Building in Gorham, Maine

The Academy Building (Gorham Academy or Gorham Seminary) is an historic building located on the campus of the University of Southern Maine (USM) in Gorham, Maine, United States. Built in 1806 to house the Gorham Academy, it was listed on the National Register of Historic Places in 1973 for its fine Federal period architecture and its importance in local education.

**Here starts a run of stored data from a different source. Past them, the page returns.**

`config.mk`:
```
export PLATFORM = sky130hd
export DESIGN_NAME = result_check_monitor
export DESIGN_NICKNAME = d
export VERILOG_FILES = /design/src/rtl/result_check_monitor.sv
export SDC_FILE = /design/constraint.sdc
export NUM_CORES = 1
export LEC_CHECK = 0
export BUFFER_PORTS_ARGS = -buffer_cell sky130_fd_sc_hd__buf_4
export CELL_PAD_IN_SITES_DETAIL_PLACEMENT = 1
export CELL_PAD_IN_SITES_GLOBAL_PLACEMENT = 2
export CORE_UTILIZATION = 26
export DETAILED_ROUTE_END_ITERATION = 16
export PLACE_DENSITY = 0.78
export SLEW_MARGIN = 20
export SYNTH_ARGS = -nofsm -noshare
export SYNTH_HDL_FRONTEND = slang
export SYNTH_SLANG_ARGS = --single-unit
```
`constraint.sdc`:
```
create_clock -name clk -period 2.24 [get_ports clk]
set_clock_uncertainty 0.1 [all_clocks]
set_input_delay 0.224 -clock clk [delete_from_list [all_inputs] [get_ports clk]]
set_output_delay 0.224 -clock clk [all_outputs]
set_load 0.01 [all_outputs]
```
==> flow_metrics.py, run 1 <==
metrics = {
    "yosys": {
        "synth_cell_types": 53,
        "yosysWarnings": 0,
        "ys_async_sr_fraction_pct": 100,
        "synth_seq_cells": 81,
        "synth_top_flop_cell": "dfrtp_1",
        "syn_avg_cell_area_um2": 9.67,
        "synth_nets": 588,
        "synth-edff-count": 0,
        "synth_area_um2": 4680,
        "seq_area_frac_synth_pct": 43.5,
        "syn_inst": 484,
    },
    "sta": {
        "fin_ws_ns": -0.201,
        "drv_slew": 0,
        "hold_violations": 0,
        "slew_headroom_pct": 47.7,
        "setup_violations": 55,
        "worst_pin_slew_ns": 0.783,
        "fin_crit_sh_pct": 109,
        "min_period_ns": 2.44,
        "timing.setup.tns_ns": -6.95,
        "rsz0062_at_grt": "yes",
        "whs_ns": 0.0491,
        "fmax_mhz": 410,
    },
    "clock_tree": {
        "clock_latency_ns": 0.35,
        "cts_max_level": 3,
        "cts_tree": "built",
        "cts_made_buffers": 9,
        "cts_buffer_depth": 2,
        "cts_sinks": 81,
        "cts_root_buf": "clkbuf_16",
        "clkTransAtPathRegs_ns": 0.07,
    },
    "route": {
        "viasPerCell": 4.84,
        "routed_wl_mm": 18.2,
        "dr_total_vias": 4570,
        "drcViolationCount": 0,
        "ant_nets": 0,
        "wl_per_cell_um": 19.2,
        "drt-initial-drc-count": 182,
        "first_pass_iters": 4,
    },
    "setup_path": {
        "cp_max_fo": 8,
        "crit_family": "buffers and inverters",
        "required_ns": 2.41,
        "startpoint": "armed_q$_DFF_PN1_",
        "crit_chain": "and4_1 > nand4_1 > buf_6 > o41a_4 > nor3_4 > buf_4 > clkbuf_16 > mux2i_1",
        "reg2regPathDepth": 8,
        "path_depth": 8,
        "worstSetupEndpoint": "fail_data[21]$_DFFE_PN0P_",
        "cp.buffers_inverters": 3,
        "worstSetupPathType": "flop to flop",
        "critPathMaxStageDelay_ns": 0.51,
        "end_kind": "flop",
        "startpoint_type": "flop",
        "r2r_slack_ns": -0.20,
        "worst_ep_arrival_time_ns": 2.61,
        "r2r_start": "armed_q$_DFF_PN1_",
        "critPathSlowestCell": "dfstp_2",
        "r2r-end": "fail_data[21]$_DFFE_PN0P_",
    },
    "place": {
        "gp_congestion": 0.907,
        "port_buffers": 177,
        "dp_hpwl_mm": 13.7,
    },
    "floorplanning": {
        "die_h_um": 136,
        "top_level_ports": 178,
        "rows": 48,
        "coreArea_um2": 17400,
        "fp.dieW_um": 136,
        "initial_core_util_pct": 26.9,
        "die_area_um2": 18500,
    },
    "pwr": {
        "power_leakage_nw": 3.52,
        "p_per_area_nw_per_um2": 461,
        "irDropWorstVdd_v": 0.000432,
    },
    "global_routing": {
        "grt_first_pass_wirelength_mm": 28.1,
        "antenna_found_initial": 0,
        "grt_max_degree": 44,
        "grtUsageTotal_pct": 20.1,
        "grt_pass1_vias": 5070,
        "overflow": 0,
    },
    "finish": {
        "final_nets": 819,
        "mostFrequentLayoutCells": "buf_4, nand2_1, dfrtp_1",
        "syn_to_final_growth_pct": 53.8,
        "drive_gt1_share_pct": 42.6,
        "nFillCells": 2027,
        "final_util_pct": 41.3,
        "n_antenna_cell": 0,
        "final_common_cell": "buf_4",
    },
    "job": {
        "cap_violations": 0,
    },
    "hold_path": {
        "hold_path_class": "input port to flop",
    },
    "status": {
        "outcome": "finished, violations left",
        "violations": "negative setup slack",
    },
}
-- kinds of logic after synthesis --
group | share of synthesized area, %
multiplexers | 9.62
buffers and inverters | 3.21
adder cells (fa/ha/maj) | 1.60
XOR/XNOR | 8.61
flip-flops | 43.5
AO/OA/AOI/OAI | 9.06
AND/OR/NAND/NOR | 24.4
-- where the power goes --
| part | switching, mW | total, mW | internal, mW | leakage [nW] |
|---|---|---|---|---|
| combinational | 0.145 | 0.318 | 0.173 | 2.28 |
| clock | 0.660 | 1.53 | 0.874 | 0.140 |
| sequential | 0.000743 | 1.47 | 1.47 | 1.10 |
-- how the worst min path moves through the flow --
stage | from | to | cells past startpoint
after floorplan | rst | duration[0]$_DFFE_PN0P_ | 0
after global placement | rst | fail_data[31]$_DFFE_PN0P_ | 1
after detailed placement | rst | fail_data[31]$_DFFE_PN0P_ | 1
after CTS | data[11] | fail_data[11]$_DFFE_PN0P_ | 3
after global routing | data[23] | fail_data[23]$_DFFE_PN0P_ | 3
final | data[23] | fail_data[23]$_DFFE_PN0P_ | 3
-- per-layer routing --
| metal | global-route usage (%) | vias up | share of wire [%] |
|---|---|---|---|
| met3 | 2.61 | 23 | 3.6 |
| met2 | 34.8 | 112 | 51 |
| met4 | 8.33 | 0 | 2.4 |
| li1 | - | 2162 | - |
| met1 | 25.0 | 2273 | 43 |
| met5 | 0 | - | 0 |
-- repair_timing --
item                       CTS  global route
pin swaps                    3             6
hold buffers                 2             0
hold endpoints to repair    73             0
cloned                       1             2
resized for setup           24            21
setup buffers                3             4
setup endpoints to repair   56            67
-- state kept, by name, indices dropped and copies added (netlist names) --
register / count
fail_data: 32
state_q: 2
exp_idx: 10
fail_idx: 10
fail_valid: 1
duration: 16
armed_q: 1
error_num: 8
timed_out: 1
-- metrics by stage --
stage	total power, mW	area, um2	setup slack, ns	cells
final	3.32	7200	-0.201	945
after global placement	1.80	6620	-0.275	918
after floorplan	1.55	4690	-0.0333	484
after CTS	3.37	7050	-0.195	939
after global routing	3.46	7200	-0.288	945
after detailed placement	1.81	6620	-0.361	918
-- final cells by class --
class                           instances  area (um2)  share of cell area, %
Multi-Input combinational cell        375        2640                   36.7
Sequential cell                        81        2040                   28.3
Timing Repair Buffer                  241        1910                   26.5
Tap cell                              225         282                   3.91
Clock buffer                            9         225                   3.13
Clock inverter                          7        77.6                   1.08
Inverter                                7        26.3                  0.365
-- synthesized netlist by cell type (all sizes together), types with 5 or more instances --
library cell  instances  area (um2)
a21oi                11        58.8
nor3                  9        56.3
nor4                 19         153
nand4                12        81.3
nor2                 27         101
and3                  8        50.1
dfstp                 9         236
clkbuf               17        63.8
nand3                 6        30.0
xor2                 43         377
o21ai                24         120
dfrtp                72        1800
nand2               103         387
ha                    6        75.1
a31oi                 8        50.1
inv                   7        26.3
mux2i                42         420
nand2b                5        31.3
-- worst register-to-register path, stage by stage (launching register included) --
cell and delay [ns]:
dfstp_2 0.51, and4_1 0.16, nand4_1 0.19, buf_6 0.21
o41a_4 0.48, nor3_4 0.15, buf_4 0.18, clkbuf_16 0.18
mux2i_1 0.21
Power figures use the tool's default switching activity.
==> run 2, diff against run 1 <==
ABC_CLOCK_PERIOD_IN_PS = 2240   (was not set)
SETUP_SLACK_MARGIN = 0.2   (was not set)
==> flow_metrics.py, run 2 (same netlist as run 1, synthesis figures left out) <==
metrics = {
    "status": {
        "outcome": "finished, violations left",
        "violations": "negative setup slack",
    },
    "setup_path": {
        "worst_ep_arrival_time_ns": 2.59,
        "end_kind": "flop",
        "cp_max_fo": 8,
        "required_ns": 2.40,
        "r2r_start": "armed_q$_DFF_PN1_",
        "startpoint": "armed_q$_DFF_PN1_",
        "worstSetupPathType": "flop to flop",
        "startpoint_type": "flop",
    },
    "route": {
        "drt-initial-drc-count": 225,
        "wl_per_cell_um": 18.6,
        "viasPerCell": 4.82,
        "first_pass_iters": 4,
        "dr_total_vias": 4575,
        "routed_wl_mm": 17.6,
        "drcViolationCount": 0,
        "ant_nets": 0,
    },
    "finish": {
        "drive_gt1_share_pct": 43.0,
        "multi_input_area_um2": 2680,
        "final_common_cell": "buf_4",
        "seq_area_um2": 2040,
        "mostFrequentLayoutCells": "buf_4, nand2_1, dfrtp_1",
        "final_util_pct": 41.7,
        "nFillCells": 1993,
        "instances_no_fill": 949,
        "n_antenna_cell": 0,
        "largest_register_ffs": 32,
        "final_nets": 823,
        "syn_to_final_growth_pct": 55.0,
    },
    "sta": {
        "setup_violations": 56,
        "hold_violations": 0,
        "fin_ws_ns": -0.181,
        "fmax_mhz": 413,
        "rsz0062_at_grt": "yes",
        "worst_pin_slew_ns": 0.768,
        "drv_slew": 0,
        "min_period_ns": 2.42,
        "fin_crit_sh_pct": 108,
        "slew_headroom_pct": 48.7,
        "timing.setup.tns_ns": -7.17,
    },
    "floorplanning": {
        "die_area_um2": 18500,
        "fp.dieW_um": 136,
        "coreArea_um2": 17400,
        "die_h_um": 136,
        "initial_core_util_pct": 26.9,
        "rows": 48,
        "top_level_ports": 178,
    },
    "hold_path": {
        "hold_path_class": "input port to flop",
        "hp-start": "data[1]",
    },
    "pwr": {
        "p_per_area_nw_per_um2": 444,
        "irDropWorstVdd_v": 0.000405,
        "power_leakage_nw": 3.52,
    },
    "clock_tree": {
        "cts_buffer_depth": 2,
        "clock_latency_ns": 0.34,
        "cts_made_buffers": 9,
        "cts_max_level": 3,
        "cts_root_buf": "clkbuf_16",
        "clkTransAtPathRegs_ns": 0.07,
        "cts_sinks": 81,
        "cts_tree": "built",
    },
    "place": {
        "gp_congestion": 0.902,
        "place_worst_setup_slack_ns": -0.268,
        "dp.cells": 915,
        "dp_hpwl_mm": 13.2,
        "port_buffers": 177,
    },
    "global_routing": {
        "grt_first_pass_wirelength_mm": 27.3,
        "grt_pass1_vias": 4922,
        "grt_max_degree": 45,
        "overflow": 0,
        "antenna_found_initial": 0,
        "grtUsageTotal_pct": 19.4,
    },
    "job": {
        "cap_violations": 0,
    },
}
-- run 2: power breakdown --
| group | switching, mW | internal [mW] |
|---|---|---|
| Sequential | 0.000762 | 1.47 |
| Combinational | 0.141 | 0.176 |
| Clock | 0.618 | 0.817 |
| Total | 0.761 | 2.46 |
<file path="src/rtl/motor_driver_if.sv">
// Command/enable bundle between the navigation controller (master) and the
// H-bridge driver (slave).
interface motor_driver_if;
  logic stop_motor;
  logic front_motor;
  logic turn_left;
  logic turn_right;
  logic rotate;
  logic left_fwd;
  logic left_rev;
  logic right_fwd;
  logic right_rev;
  logic done;

  modport master (
    output stop_motor, front_motor, turn_left, turn_right, rotate,
    input  left_fwd, left_rev, right_fwd, right_rev, done
  );

  modport slave (
    input  stop_motor, front_motor, turn_left, turn_right, rotate,
    output left_fwd, left_rev, right_fwd, right_rev, done
  );
endinterface

</file>
<file path="src/rtl/motor_driver.sv">
// Timed H-bridge driver: priority command decode, dead time, PWM gating and
// manoeuvre timing with a level-held done flag.
//   state  | meaning
//   STOP   | all enables off, cmd_q = STOP
//   DEAD   | all enables off, dead-time down-counter running
//   FWD    | both wheels forward at DUTY_FWD, never completes
//   TL/TR  | one wheel forward at DUTY_TURN for TURN_CYCLES
//   ROT    | left fwd + right rev at DUTY_TURN for ROTATE_CYCLES
//   DONE   | all enables off, done held while command unchanged
module motor_driver #(
  parameter int PWM_PERIOD    = 4,
  parameter int DUTY_FWD      = 4,
  parameter int DUTY_TURN     = 2,
  parameter int TURN_CYCLES   = 8,
  parameter int ROTATE_CYCLES = 12,
  parameter int DEAD_CYCLES   = 2
) (
  input logic            clk,
  input logic            reset,
  motor_driver_if.slave  io_bus
);

  typedef enum logic [2:0] {S_STOP, S_DEAD, S_FWD, S_TL, S_TR, S_ROT, S_DONE} state_t;
  typedef enum logic [2:0] {C_STOP, C_FWD, C_TL, C_TR, C_ROT} cmd_t;

  localparam logic [7:0]  PWM_MAX  = 8'(PWM_PERIOD - 1);
  localparam logic [7:0]  DUTY_F   = 8'(DUTY_FWD);
  localparam logic [7:0]  DUTY_T   = 8'(DUTY_TURN);
  localparam logic [15:0] DEAD_LD  = 16'(DEAD_CYCLES);
  localparam logic [15:0] TURN_LD  = 16'(TURN_CYCLES);
  localparam logic [15:0] ROT_LD   = 16'(ROTATE_CYCLES);

  state_t      r_state;
  cmd_t        r_cmd_q;
  logic [15:0] r_timer;
  logic [7:0]  r_pwm;
  logic [3:0]  r_en;      // {left_fwd, left_rev, right_fwd, right_rev}
  logic        r_done;

  cmd_t        w_cmd;
  logic [7:0]  w_pwm_nxt;

  always_comb begin
    w_cmd = C_STOP;
    if (io_bus.stop_motor)       w_cmd = C_STOP;
    else if (io_bus.rotate)      w_cmd = C_ROT;
    else if (io_bus.turn_left)   w_cmd = C_TL;
    else if (io_bus.turn_right)  w_cmd = C_TR;
    else if (io_bus.front_motor) w_cmd = C_FWD;
  end

  assign w_pwm_nxt = (r_pwm >= PWM_MAX) ? 8'd0 : r_pwm + 8'd1;

  function automatic logic [3:0] drive_mask(cmd_t c);
    case (c)
      C_FWD:   return 4'b1010;
      C_TL:    return 4'b0010;
      C_TR:    return 4'b1000;
      C_ROT:   return 4'b1001;
      default: return 4'b0000;
    endcase
  endfunction

  function automatic logic [7:0] duty_of(cmd_t c);
    return (c == C_FWD) ? DUTY_F : DUTY_T;
  endfunction

  function automatic logic [15:0] len_of(cmd_t c);
    case (c)
      C_TL, C_TR: return TURN_LD;
      C_ROT:      return ROT_LD;
      default:    return 16'd0;
    endcase
  endfunction

  function automatic state_t state_of(cmd_t c);
    case (c)
      C_FWD:   return S_FWD;
      C_TL:    return S_TL;
      C_TR:    return S_TR;
      C_ROT:   return S_ROT;
      default: return S_STOP;
    endcase
  endfunction

  // Outputs are computed from the next state/PWM value so they are registered
  // in the same edge that changes state.
  always_ff @(posedge clk) begin
    if (!reset) begin
      r_state <= S_STOP;
      r_cmd_q <= C_STOP;
      r_timer <= 16'd0;
      r_pwm   <= 8'd0;
      r_en    <= 4'b0000;
      r_done  <= 1'b0;
    end else if (w_cmd == C_STOP) begin
      r_state <= S_STOP;
      r_cmd_q <= C_STOP;
      r_timer <= 16'd0;
      r_pwm   <= 8'd0;
      r_en    <= 4'b0000;
      r_done  <= 1'b0;
    end else if (w_cmd != r_cmd_q) begin
      r_state <= S_DEAD;
      r_cmd_q <= w_cmd;
      r_timer <= DEAD_LD;
      r_pwm   <= 8'd0;
      r_en    <= 4'b0000;
      r_done  <= 1'b0;
    end else begin
      case (r_state)
        S_DEAD: begin
          if (r_timer <= 16'd1) begin
            r_state <= state_of(r_cmd_q);
            r_timer <= len_of(r_cmd_q);
            r_pwm   <= 8'd0;
            r_en    <= drive_mask(r_cmd_q) & {4{8'd0 < duty_of(r_cmd_q)}};
          end else begin
            r_timer <= r_timer - 16'd1;
          end
        end
        S_FWD: begin
          r_pwm <= w_pwm_nxt;
          r_en  <= drive_mask(r_cmd_q) & {4{w_pwm_nxt < duty_of(r_cmd_q)}};
        end
        S_TL, S_TR, S_ROT: begin
          if (r_timer <= 16'd1) begin
            r_state <= S_DONE;
            r_timer <= 16'd0;
            r_en    <= 4'b0000;
            r_done  <= 1'b1;
          end else begin
            r_timer <= r_timer - 16'd1;
            r_pwm   <= w_pwm_nxt;
            r_en    <= drive_mask(r_cmd_q) & {4{w_pwm_nxt < duty_of(r_cmd_q)}};
          end
        end
        S_DONE: begin
          r_en   <= 4'b0000;
          r_done <= 1'b1;
        end
        default: begin
          r_state <= S_STOP;
          r_en    <= 4'b0000;
          r_done  <= 1'b0;
        end
      endcase
    end
  end

  assign io_bus.left_fwd  = r_en[3];
  assign io_bus.left_rev  = r_en[2];
  assign io_bus.right_fwd = r_en[1];
  assign io_bus.right_rev = r_en[0];
  assign io_bus.done      = r_done;

endmodule

</file>
<file path="src/flat_wrapper.sv">
// flat-port wrapper written by rule: the top's interface ports become plain ports
module motor_driver_flat 
#(
  parameter int PWM_PERIOD    = 4,
  parameter int DUTY_FWD      = 4,
  parameter int DUTY_TURN     = 2,
  parameter int TURN_CYCLES   = 8,
  parameter int ROTATE_CYCLES = 12,
  parameter int DEAD_CYCLES   = 2
)
  (clk, reset, io_bus_stop_motor, io_bus_front_motor, io_bus_turn_left, io_bus_turn_right, io_bus_rotate, io_bus_left_fwd, io_bus_left_rev, io_bus_right_fwd, io_bus_right_rev, io_bus_done);
  motor_driver_if io_bus_i ();
  input logic clk;
  input logic reset;
  input wire logic [$bits(io_bus_i.stop_motor)-1:0] io_bus_stop_motor;
  input wire logic [$bits(io_bus_i.front_motor)-1:0] io_bus_front_motor;
  input wire logic [$bits(io_bus_i.turn_left)-1:0] io_bus_turn_left;
  input wire logic [$bits(io_bus_i.turn_right)-1:0] io_bus_turn_right;
  input wire logic [$bits(io_bus_i.rotate)-1:0] io_bus_rotate;
  output wire logic [$bits(io_bus_i.left_fwd)-1:0] io_bus_left_fwd;
  output wire logic [$bits(io_bus_i.left_rev)-1:0] io_bus_left_rev;
  output wire logic [$bits(io_bus_i.right_fwd)-1:0] io_bus_right_fwd;
  output wire logic [$bits(io_bus_i.right_rev)-1:0] io_bus_right_rev;
  output wire logic [$bits(io_bus_i.done)-1:0] io_bus_done;
  assign io_bus_i.stop_motor = io_bus_stop_motor;
  assign io_bus_i.front_motor = io_bus_front_motor;
  assign io_bus_i.turn_left = io_bus_turn_left;
  assign io_bus_i.turn_right = io_bus_turn_right;
  assign io_bus_i.rotate = io_bus_rotate;
  assign io_bus_left_fwd = io_bus_i.left_fwd;
  assign io_bus_left_rev = io_bus_i.left_rev;
  assign io_bus_right_fwd = io_bus_i.right_fwd;
  assign io_bus_right_rev = io_bus_i.right_rev;
  assign io_bus_done = io_bus_i.done;
  motor_driver #(.PWM_PERIOD(PWM_PERIOD), .DUTY_FWD(DUTY_FWD), .DUTY_TURN(DUTY_TURN), .TURN_CYCLES(TURN_CYCLES), .ROTATE_CYCLES(ROTATE_CYCLES), .DEAD_CYCLES(DEAD_CYCLES)) u_core (.clk(clk), .reset(reset), .io_bus(io_bus_i));
endmodule
</file>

==Description and history==
The Academy Building is set on the east side of the USM campus, between University Way and School Street (Maine State Route 114), a short way northwest of the Gorham town center. The campus is set on a hill, and the building's site gives it a commanding view down toward School Street and the town. It is a two-story wood-frame structure, about 40 × 50 ft, and is topped by a gable-on-hip roof with a square wooden cupola at it center. The cupola has arched openings showing an open belfry, and is topped by a wooden spire. The building's walls are finished in wooden clapboards, and it rests on a granite foundation. The corners are finished with wooden quoining, and a modillioned cornice extends around all four sides. The main facade faces northeast, and has a detailed Classical style, with a projecting portico supported by four Doric columns and topped by a balustrade.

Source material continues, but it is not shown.